Watching the anguish, a saint named Sikander Bodla used to chant ‘death to brutality, my Murshid is about to arrive, Qalandar is about to arrive’. On his chants, the town would reverberate and those afflicted would pray same. His chants had provoked the King to imprison and torture him, but he kept on chanting unabated and underrated. His Qalandar had arrived by then.
There was unhindered buying and purchasing of liquor in the area of Sehwan where Qalandar had established his camp. The misguided inhabitants of this town were terrified due to the encampment of Darwish and therefore, went to the ruler of the area for complaint. The king was furious on the complaints brought before him; his arrogance led him to ordering expulsion of Qalandar and his associates to camp at Sehwan. His soldiers marched towards the camp but failed to get in. They felt to have been debilitated to move and their strength was restored as soon as they intended to return. They were compelled to leave after several such attempts.
This shocked and outraged the King further and he immediately summoned his ministers, advisers and astrologers. Everyone appeared astonished at the incident. The astrologers told the King that according to astrology, a person was to enter the kingdom to pose a serious threat to the King’s life as well as his power; probably Qalandar was the same person whose one disciple the King had recently imprisoned.
There were several more tricks and plots used by the King to decamp Hazrat Shahbaz Qalandar but all went in vain, further instigating the incumbent ruler. Once during the Isha prayer, Darwish pointed towards the ruler’s fort in the presence of his associates and called on Sikander Bodla to come towards the camp who was still incarcerated in the fort and was suffering from severe pain. From the other side, the words of Darwish were greeted by Bodla while all his shackles fell apart. Bodla realized that it was nothing but help. He shouted that his Qalandar had arrived. Despite injuries, he rose up and began to run out of the prison, and reached the camp from where a new struggle to establish Islam in Sehwan began.
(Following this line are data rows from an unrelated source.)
### src/rtl/core/apd_pkg.sv
package apd_pkg;

    localparam int FRAC_BITS_DEF = 16;
    localparam int MAX_STEPS_DEF = 4096;

    // shared multiplier operand and product widths
    localparam int MUL_AW = 36;
    localparam int MUL_BW = 33;
    localparam int MUL_PW = MUL_AW + MUL_BW;

    localparam int SUM_W  = 36;
    localparam int WIDE_W = 72;
    localparam int DIV3_DIGITS = 8;

    localparam int CFG_IDX_W  = 1;
    localparam int CFG_DATA_W = 31;
    localparam logic [CFG_IDX_W-1:0] CFG_DRAG_AREA = 1'b0;
    localparam logic [CFG_IDX_W-1:0] CFG_MASS      = 1'b1;
    localparam logic [CFG_DATA_W-1:0] CFG_RESET_VAL = 31'd65536;

    typedef struct packed {
        logic signed [31:0] start_time;
        logic signed [31:0] altitude;
        logic signed [31:0] vert_velocity;
        logic signed [31:0] horiz_velocity;
        logic [23:0]        drag_coeff;
    } t_in;

    typedef struct packed {
        logic signed [31:0] apogee;
        logic               step_limit_hit;
    } t_out;

    localparam logic signed [WIDE_W-1:0] S32_MAX = 72'sd2147483647;
    localparam logic signed [WIDE_W-1:0] S32_MIN = -72'sd2147483648;

    function automatic logic signed [31:0] sat32(input logic signed [WIDE_W-1:0] v);
        logic signed [31:0] r;
        if (v > S32_MAX) begin
            r = 32'sh7FFF_FFFF;
        end else if (v < S32_MIN) begin
            r = 32'sh8000_0000;
        end else begin
            r = 32'(v);
        end
        return r;
    endfunction

endpackage

### src/rtl/core/apd_kdiv.sv
module apd_kdiv import apd_pkg::*; #(
    parameter int DW = 55 + FRAC_BITS_DEF
) (
    input  logic          i_clk,
    input  logic          i_rst_n,
    input  logic          i_start,
    input  logic [DW-1:0] i_dividend,
    input  logic [31:0]   i_divisor,
    output logic          o_done,
    output logic [DW-1:0] o_quot
);

    localparam int CW = $clog2(DW + 1);

    logic [DW-1:0] r_q;
    logic [31:0]   r_rem;
    logic [31:0]   r_div;
    logic [CW-1:0] r_cnt;
    logic          r_busy;
    logic          r_done;
    logic [32:0]   w_rr;
    logic          w_ge;

    // restoring division, one quotient bit per cycle
    assign w_rr = {r_rem, r_q[DW-1]};
    assign w_ge = w_rr >= {1'b0, r_div};

    always_ff @(posedge i_clk) begin
        if (!i_rst_n) begin
            r_busy <= 1'b0;
            r_done <= 1'b0;
        end else begin
            r_done <= 1'b0;
            if (i_start) begin
                r_q    <= i_dividend;
                r_rem  <= '0;
                r_div  <= i_divisor;
                r_cnt  <= CW'(DW);
                r_busy <= 1'b1;
            end else if (r_busy) begin
                r_rem <= w_ge ? 32'(w_rr - {1'b0, r_div}) : w_rr[31:0];
                r_q   <= {r_q[DW-2:0], w_ge};
                r_cnt <= r_cnt - 1'b1;
                if (r_cnt == CW'(1)) begin
                    r_busy <= 1'b0;
                    r_done <= 1'b1;
                end
            end
        end
    end

    assign o_done = r_done;
    assign o_quot = r_q;

endmodule

### config.mk
export PLATFORM = sky130hd
export DESIGN_NAME = apd_kdiv
export DESIGN_NICKNAME = d
export VERILOG_FILES = /design/src/rtl/core/apd_pkg.sv /design/src/rtl/core/apd_kdiv.sv
export SDC_FILE = /design/constraint.sdc
export NUM_CORES = 1
export LEC_CHECK = 0
export ABC_AREA = 1
export BUFFER_PORTS_ARGS = -buffer_cell sky130_fd_sc_hd__buf_2
export CORE_MARGIN = 2
export CORE_UTILIZATION = 56
export DETAILED_ROUTE_END_ITERATION = 6
export PLACE_DENSITY = 0.92
export SLEW_MARGIN = 20
export SYNTH_ARGS = -nofsm -noshare
export SYNTH_HDL_FRONTEND = slang
export SYNTH_SLANG_ARGS = --single-unit
### constraint.sdc
create_clock -name i_clk -period 6.2 [get_ports i_clk]
set_input_delay 1.55 -clock i_clk [delete_from_list [all_inputs] [get_ports i_clk]]
set_output_delay 1.55 -clock i_clk [all_outputs]
set_load 0.02 [all_outputs]
==> out/results.ini <==
[placed_design]
routabilityCongestion = 0.944
portBuffers = 177
hpwlAfterDp_mm = 16.9

[power]
power.share.switching_pct = 34.1
vdd_drop_max_v = 0.000221
intPower_mw = 2.05
clkPwrFrac_pct = 32.0
p_comb_share_pct = 28.0
total_power_mw = 3.11
power_frac_seq_pct = 40.1
p_per_area_mw_per_mm2 = 296
power_leakage_nw = 5.52
p_switching_mw = 1.06

[global_routing]
grt_max_degree = 80
grt_overflow = 0
antenna_found_initial = 1
grt_pass1_vias = 7445
grt_pass1_wl_mm = 35.8
grt_usage_pct = 27.4

[die]
core_area_mm2 = 0.0157
rows = 46
die_area_mm2 = 0.0169
initial_core_util_pct = 56.6
io-pin-count = 178
die_y_um = 130
die_w_um = 130

[outcome]
run_status = completed

[critical_path]
end_kind = register
required_ns = 6.38
path_class = input port to register
reg2reg_to = r_rem[27]$_SDFFCE_PP0P_
r2r_start = r_rem[19]$_SDFFCE_PP0P_
cp_max_fo = 79
cp-start-kind = input port
r2r_setup_slack_ns = 3.57
ff2ff_path_depth = 14
worstPathArrival_ns = 3.62

[finish]
syn_to_final_growth_pct = 18.1
final_nets = 1457
fillers = 1282
num_antenna_cells = 0
layout-drive-gt1-share_pct = 19.8

[clock_tree]
cts.sinks = 144
clkLatencyLatePin_ns = 0.43
ctsLongestPathBuffers = 2
cts_setup_buffers = 0
clkTransAtPathRegs_ns = 0.06
cts_root_buf = clkbuf_16
cts.repair.resized = 0
htree_num_levels = 4
tritoncts = yes
cts_buffers = 17
hold_buffers = 0

[min_path]
min_path_cells = 2
hold_end = o_quot[35]$_DFFE_PP_
hold_path.class = register to register
worstHoldStart = o_quot[34]$_DFFE_PP_

[logic_synthesis]
postSynthCellCount = 1144
synthMuxAreaShare_pct = 0
synthesis.area_mm2 = 0.00889
yosys_warnings = 0
synth_top_family_by_area = simple AND/OR/NAND/NOR gates
synth_compound_area_share_pct = 1.87
yosysMostFrequentCell = nand2_1
async_flop_share_pct = 0
yosys.area_share.simple_pct = 34.0
synth_top_area_share_pct = 48.0
ys_seq_area_share_pct = 48.4
ys.flop_type = edfxtp_1
yosys_register_bits = 144
avgSynthCellArea_um2 = 7.77
synth.area.top_cells = edfxtp_1, nand2_1, inv_1
ys_top_cells_by_count = nand2_1, inv_1, edfxtp_1
synthAdderAreaFrac_pct = 5.01
synth-xor-area-share_pct = 1.58
ys_types = 34
yosysTopAreaCell = edfxtp_1
synth-edff-count = 142
synth_nets = 1285

[sta]
fin_crit_sh_pct = 55.5
fmax_ghz = 0.290
max_slew_margin_pct = 27.5
final_hold_viol_count = 0
clock_skew_ns = 0.00961
period_minus_slack_ns = 3.44
tightestPinTransition_ns = 1.09
rsz0062_at_grt = false
setup-tns-final_ns = 0
maxSlewViolCount = 0
setup_viol = 0

[drt]
topRoutingLayerUsed = met5
drc = 0
firstDrtPassIters = 5
met2_length_mm = 11.3
drtIter0Drc = 515
met1_length_mm = 9.08
met3_length_mm = 1.62
wl_per_cell_um = 14.6
routed_wl_mm = 22.6
ant_nets = 0
vias = 7789
routed_via_density = 5.04

[job]
drv_cap = 0

## worst max-delay path by stage
stage / from / end / slack (ns) / cells past startpoint
floorplan: i_start / o_quot[0]$_DFFE_PP_ / 1.18 / 4
global route: i_start / o_quot[53]$_DFFE_PP_ / 2.57 / 6
CTS: i_start / r_cnt[1]$_SDFFCE_PP1P_ / 2.78 / 5
detailed placement: i_start / o_quot[14]$_DFFE_PP_ / 2.34 / 6
global placement: i_start / r_cnt[0]$_SDFFCE_PP1P_ / 2.40 / 5
finish: i_start / o_quot[14]$_DFFE_PP_ / 2.76 / 6
## registers in the layout, indices dropped and copies added (netlist names)
signal / flops
o_quot: 71
r_div: 32
r_rem: 32
r_cnt: 7
o_done: 1
r_busy: 1
## layout make-up
cell class                 count  area (um^2)  area share [%]
tap                          216          270            2.57
timing repair buffer         181          916            8.72
sequential                   144         4300            41.0
inverter                     176          666            6.34
multi-input combinational    796         3790            36.0
clock inverter                14          133            1.26
clock buffer                  18          429            4.09
## placed cells by master (no fill, tap or decap), types with 10 or more instances in the layout
| cell type | netlist | final |
|---|---|---|
| a21oi_1 | 23 | 23 |
| and2_1 | 10 | 10 |
| buf_2 | 6 | 177 |
| clkbuf_16 | 0 | 17 |
| edfxtp_1 | 142 | 142 |
| ha_1 | 34 | 34 |
| inv_1 | 169 | 169 |
| nand2_1 | 514 | 513 |
| nand3_1 | 30 | 30 |
| nand3b_1 | 22 | 22 |
| nor2_1 | 85 | 85 |
| nor2_2 | 24 | 24 |
| xor2_1 | 15 | 15 |
## power by group through the flow
stage	logic, mW	registers, mW	clock network [mW]
2_1_floorplan	0.599	1.31	0
3_3_place_gp	0.844	1.26	0
3_5_place_dp	0.866	1.26	0
4_1_cts	0.869	1.25	1.00
5_1_grt	0.981	1.26	1.04
6_report	0.870	1.25	0.995
## logic make-up after synthesis
kind of cell,count (synthesis)
fa+ha+maj,35
compound gates,31
simple gates,714
flops,144
buf+inv,204
xor+xnor,16
## through the flow
stage | util (%) | cells | hold WS [ns] | worst slack (ns) | area (um^2)
after CTS | 66.8 | 1545 | 0.544 | 2.78 | 10500
after floorplan | - | 1144 | 0.452 | 1.18 | 8890
after global placement | 63.3 | 1513 | 0.517 | 2.40 | 9940
after detailed placement | 63.3 | 1513 | 0.523 | 2.34 | 9940
final | 66.8 | 1545 | 0.545 | 2.76 | 10500
after global routing | 66.8 | 1545 | 0.561 | 2.57 | 10500
## routing by layer
layer	global-route usage [%]	vias to the layer above
li1	-	3885
met5	0	-
met4	9.55	2
met1	33.2	3551
met2	48.2	303
met3	6.31	48
## critical path: stages
cell and delay (ns):
buf_2 0.10, buf_4 0.62, inv_2 0.65, buf_4 0.48, nand2_1 0.13, nand2_1 0.07
No activity file was read; power rests on OpenSTA's default activity.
Despite intense opposition, Qalandar spread the light of Islam in Sehwan Sharif, guided thousands of people, linked many misled to the Almighty, taught love and morality, lighting the beam of truth and good in countless hearts. With his teachings, Sehwan’s majority converted to Islam, whilst Raja witnessed his power in jeopardy as the presence of a Muslim Darwish had become a punishment for him. He faced defeat every time he tried to hinder Darwish and even went on to summon some of his magicians to fight Darwish through black magic, but they refused the King, advised him instead to get prohibited food served to the Darwish whose consumption may deprive him of the spirituality but while that ploy was hatched executed, the earth began to shake and Sehwan was jolted with a massive earthquake that destroyed the King’s fort completely along with the King and hence, there took place an end to the era of brutality in Sehwan.
The current-day Sehwan is lit with peace and harmony – where Qalandar’s shrine is not only visited by the Muslims but the non-Muslims also pay their respects to this Sufi Saint of Sindh. Throughout the year, there are crowds of devotees thronging the shrine – whose connection with Qalandar is so selfless that ever a terrorist attack, three years back, could not damage the devotion.
Today, out of precautionary measures against a global pandemic, the shrine remains closed for yearly congregations but we pray that may his blessings enable us to fight this modern day misery and we are able to overcome the challenge to observe the Qalandari Urs next year.